Work to pick a route to transport water from Lake Manitoba into Lake Winnipeg has already started, with the province hoping to have a ditch dug by Jan. 1 so it can lower Lake Manitoba by more than four feet over the winter, officials said Monday.

Souris's damaged suspension bridge is seen from the air on Monday.

TIM SMITH/BRANDON SUN

Souris's damaged suspension bridge is seen from the air on Monday.

"We see this as an emergency outlet and may have to be constructed under a provincial state of emergency," Steve Topping, the province's chief flood-fighter and head of operations for Manitoba Water Stewardship, said Monday. "The CEAA (Canadian Environmental Assessment Agency) and also the provincial environmental-licensing processes would not have to be gone through under a provincial state of emergency. They will be fast-tracked."

News the province is working quickly to ease the pressure on the flooded Lake Manitoba, likely through a mini-floodway from Lake St. Martin to Lake Winnipeg, was mostly welcomed by those who live or have cottages on Lake Manitoba, but also condemned because it wasn't happening fast enough. Lake Manitoba's water level is at 817.13 feet above sea level -- its highest ever. The lake is as high as it is partly due to so much water flowing into it this year through the Portage Diversion from the Assiniboine River.

Lake Manitoba empties into Lake St. Martin, which then empties in Lake Winnipeg via the Dauphin River. One plan under consideration is a controlled diversion that parallels the Dauphin River.

"I'm just wildly disappointed," flooded-out Langruth rancher Tom Teichroeb said. "This is just beyond stupid. There is just no reason why it should take until January of next year to get the lake down. They are drowning people. It's their obligation to get their (act) together and get this damn lake down."

Teichroeb, chairman of the Lake Manitoba Flood Rehabilitation Committee, also said Premier Greg Selinger's announcement Monday on increased compensation for flood victims is nothing more than pandering to urban voters.

"That's not the real picture," he said. "When you're on this side of it, it's pretty pathetic."

Don Clarkson, of the Association of Lake Manitoba Stakeholders, said he hopes the province starts work on the drainage outlet -- there is no cost estimate for it yet -- as soon as possible. The province has two engineering firms studying possible routes.

"Any improvement is good," Clarkson said. "The lake is not going down any time soon. It's still coming up."

Clarkson was one of hundreds of people evacuated in late May because of a destructive storm on Lake Manitoba. His home at Delta Beach has foundation damage and he likely won't be allowed to return for a year.

"We actually look like a ghost town more than anything. Here it's summer and there is nobody sitting out there enjoying it."

Clarkson and Twin Lakes Beach cottager Jeff Douglas said they're concerned the province's new compensation plan is too vague. It doesn't recognize the value of cottages wrecked during the storm or if compensation payments are considered income by the Canada Revenue Agency.
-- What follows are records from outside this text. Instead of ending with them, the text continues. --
$ cat flow/design.v
`timescale 1ns / 1ps
module fp_multiplier#
(
	parameter integer DATA_WIDTH = 32,
	parameter integer MENT_WIDTH = 23,
	parameter integer EXPO_WIDTH = 8,
    parameter integer RES_WIDTH = 48
)
(
    input [DATA_WIDTH-1:0] floating1_in, 
    input [DATA_WIDTH-1:0] floating2_in,
    output [DATA_WIDTH-1:0] multi_out,
    output except
);
    wire s1 = floating1_in[DATA_WIDTH-1];  
    wire [EXPO_WIDTH-1:0] e1 = floating1_in[DATA_WIDTH-2:MENT_WIDTH];
    wire [MENT_WIDTH-1:0] m1 = floating1_in[MENT_WIDTH-1:0];
    wire s2 = floating2_in[DATA_WIDTH-1];
    wire [EXPO_WIDTH-1:0] e2 = floating2_in[DATA_WIDTH-2:MENT_WIDTH];
    wire [MENT_WIDTH-1:0] m2 = floating2_in[MENT_WIDTH-1:0];
    wire rounded_product_bit;  
    wire num_normalised;  
    assign except = (&e1) | (&e2);
    wire [EXPO_WIDTH:0] exp_sum = e1 + e2 - 8'd127;
    wire final_sign = s1 ^ s2;
    wire [MENT_WIDTH:0] m1_ext = {1'b1, m1};
    wire [MENT_WIDTH:0] m2_ext = {1'b1, m2};
    wire [RES_WIDTH-1:0] mantissa_product = m1_ext * m2_ext;
    wire [RES_WIDTH-1:0] normalised_mantissa_multi;
    wire [MENT_WIDTH-1:0]final_mantissa;  
    assign rounded_product_bit = |mantissa_product[MENT_WIDTH-1:0];  
    assign num_normalised = rounded_product_bit ? 1'b1 : 1'b0;
    assign normalised_mantissa_multi = num_normalised ? mantissa_product : mantissa_product << 1;
    assign final_mantissa = normalised_mantissa_multi[46:24] + (normalised_mantissa_multi[23]  &  rounded_product_bit);
    wire [EXPO_WIDTH-1:0] final_exp = (e3[8]) ? 8'd0 : e3; 
    assign multi_out = {final_sign, final_exp, final_mantissa};
endmodule
$ cat flow/run.sh
#!/bin/bash
# OpenROAD 26Q1-2900-gdf79404cd8, Yosys 0.63+post, stock flow scripts
make -C /OpenROAD-flow-scripts/flow DESIGN_CONFIG=/design/flow/config.mk WORK_HOME=/design/flow/orfs finish
$ cat flow/config.mk
export PLATFORM = sky130hd
export DESIGN_NAME = fp_multiplier
export DESIGN_NICKNAME = fp_multiplier
export VERILOG_FILES = /design/flow/design.v
export SDC_FILE = /design/flow/constraint.sdc
export NUM_CORES = 4
export LEC_CHECK = 1
export CORE_UTILIZATION = 40
$ cat flow/constraint.sdc
current_design fp_multiplier

set clk_period 21.3
set clk_io_pct 0.2

create_clock -name clk0 -period $clk_period

set non_clock_inputs [all_inputs -no_clocks]
set_input_delay [expr $clk_period * $clk_io_pct] -clock clk0 $non_clock_inputs
set_output_delay [expr $clk_period * $clk_io_pct] -clock clk0 [all_outputs]
==> impl_metrics.ini <==
; physical design summary
[placed_design]
place_area_mm2 = 0.0219
gp_congestion = 0.968
hpwlAfterDp_mm = 46.7
io_buffers = 89

[flow_run]
drv_cap = 0
warnings = 33

[floorplanning]
die-area_mm2 = 0.0516
core_area_mm2 = 0.0501
die_h_um = 227
floorplan.core_util_pct = 40.5
ios = 97
dieWidth_um = 227
num_rows = 82

[drt]
ant_nets = 0
diodes = 0
vias_per_cell = 5.07
dr.pass1.iters = 5
drt-initial-drc-count = 578
finalWirelength_mm = 56.8
routedWlPerCell_um = 18.6
dr_total_vias = 15400
drcViolationCount = 0

[hold_path]
min_path_type = input pin to output pin

[sta]
max_slew_margin_pct = 47.3
setup_tns_ns = 0
period_used_pct = 93.8
rsz0062_at_grt = no
period_minus_slack_ns = 19.98
setup_viol = 0
worst_slew_pin_slew_ns = 0.789
fmax_mhz = 50.1
hold_viol_final = 0
maxSlewViolCount = 0

[cells_and_area]
layout_top_cells = inv_1, fa_1, nand2_1, and2_1, ha_1
regArea_um2 = 0
final_cell_area_mm2 = 0.0219
nClkBuffers = 0
final_common_cell = inv_1
areaGrowthSynthToFinish_pct = 7.89
drive_gt1_share_pct = 3.41
flops = 0

[global_routing]
grt_pass1_wl_mm = 91.7
gr-total-overflow = 0
grt_util_all_layers_pct = 24.9
grt_pass1_vias = 16600
grt_max_degree = 40
antenna_found_initial = 0

[logic_synthesis]
top_area_cell = fa_1
syn_area_per_cell_um2 = 8.62
synth_cells = 2351
netlist.area_leader.share_pct = 47.6
ys_seq_share_pct = 0
ys_cells = 2351
synth_cell_types = 78
yosys_area_mm2 = 0.0203
netlist_area_mm2 = 0.0203
ys_warn_count = 3
yosys-top-cells-area = fa_1, inv_1, ha_1

[cts]
cts_resized = 0
postCtsSetupRepairBufs = 0
cts_hold_buf = 0

[run_status]
outcome = complete, no violations

[setup_path]
required_ns = 17.04
worst-path-max-fanout = 15
worstSetupPathType = input pin to output pin
cp-start-kind = input pin
end_kind = output pin
cp_slowest_cell = clkdlybuf4s50_1
worstPathArrival_ns = 15.72
cpMostUsedCell = fa_1
max_stage_delay_ns = 0.79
"This is still woefully short when they were the ones at fault," Douglas said.

Selinger's announcement comes as this year's flood bill almost doubles what was spent fixing and flood-proofing the Red River Valley following the 1997 flood. The cost of this year's flood in western Manitoba will top $550 million and could climb higher depending on the weather and the extent of flooding on the Souris River.

The cost of fighting and damages from the 1997 Red River flood were about $280 million.

Ottawa covers a large portion of compensation and flood-proofing costs.

Selinger said while costs are mounting, the province can't worry about the impact to its own books, which are in deficit under the government's five-year economic recovery plan.

"The fact of the matter is that people are suffering," he said. "Incomes have been lost. Homes have been lost. Communities are at risk of losing their economic base. The faster we help people rebuild their homes, the faster we help communities recover, the better it will be for the economy."

Progressive Conservative Leader Hugh McFadyen said the uncertainty in Selinger's flood-compensation plan is a problem.

"We support urgent action to address dangerously high lake levels," McFadyen said. "We are concerned about the vagueness."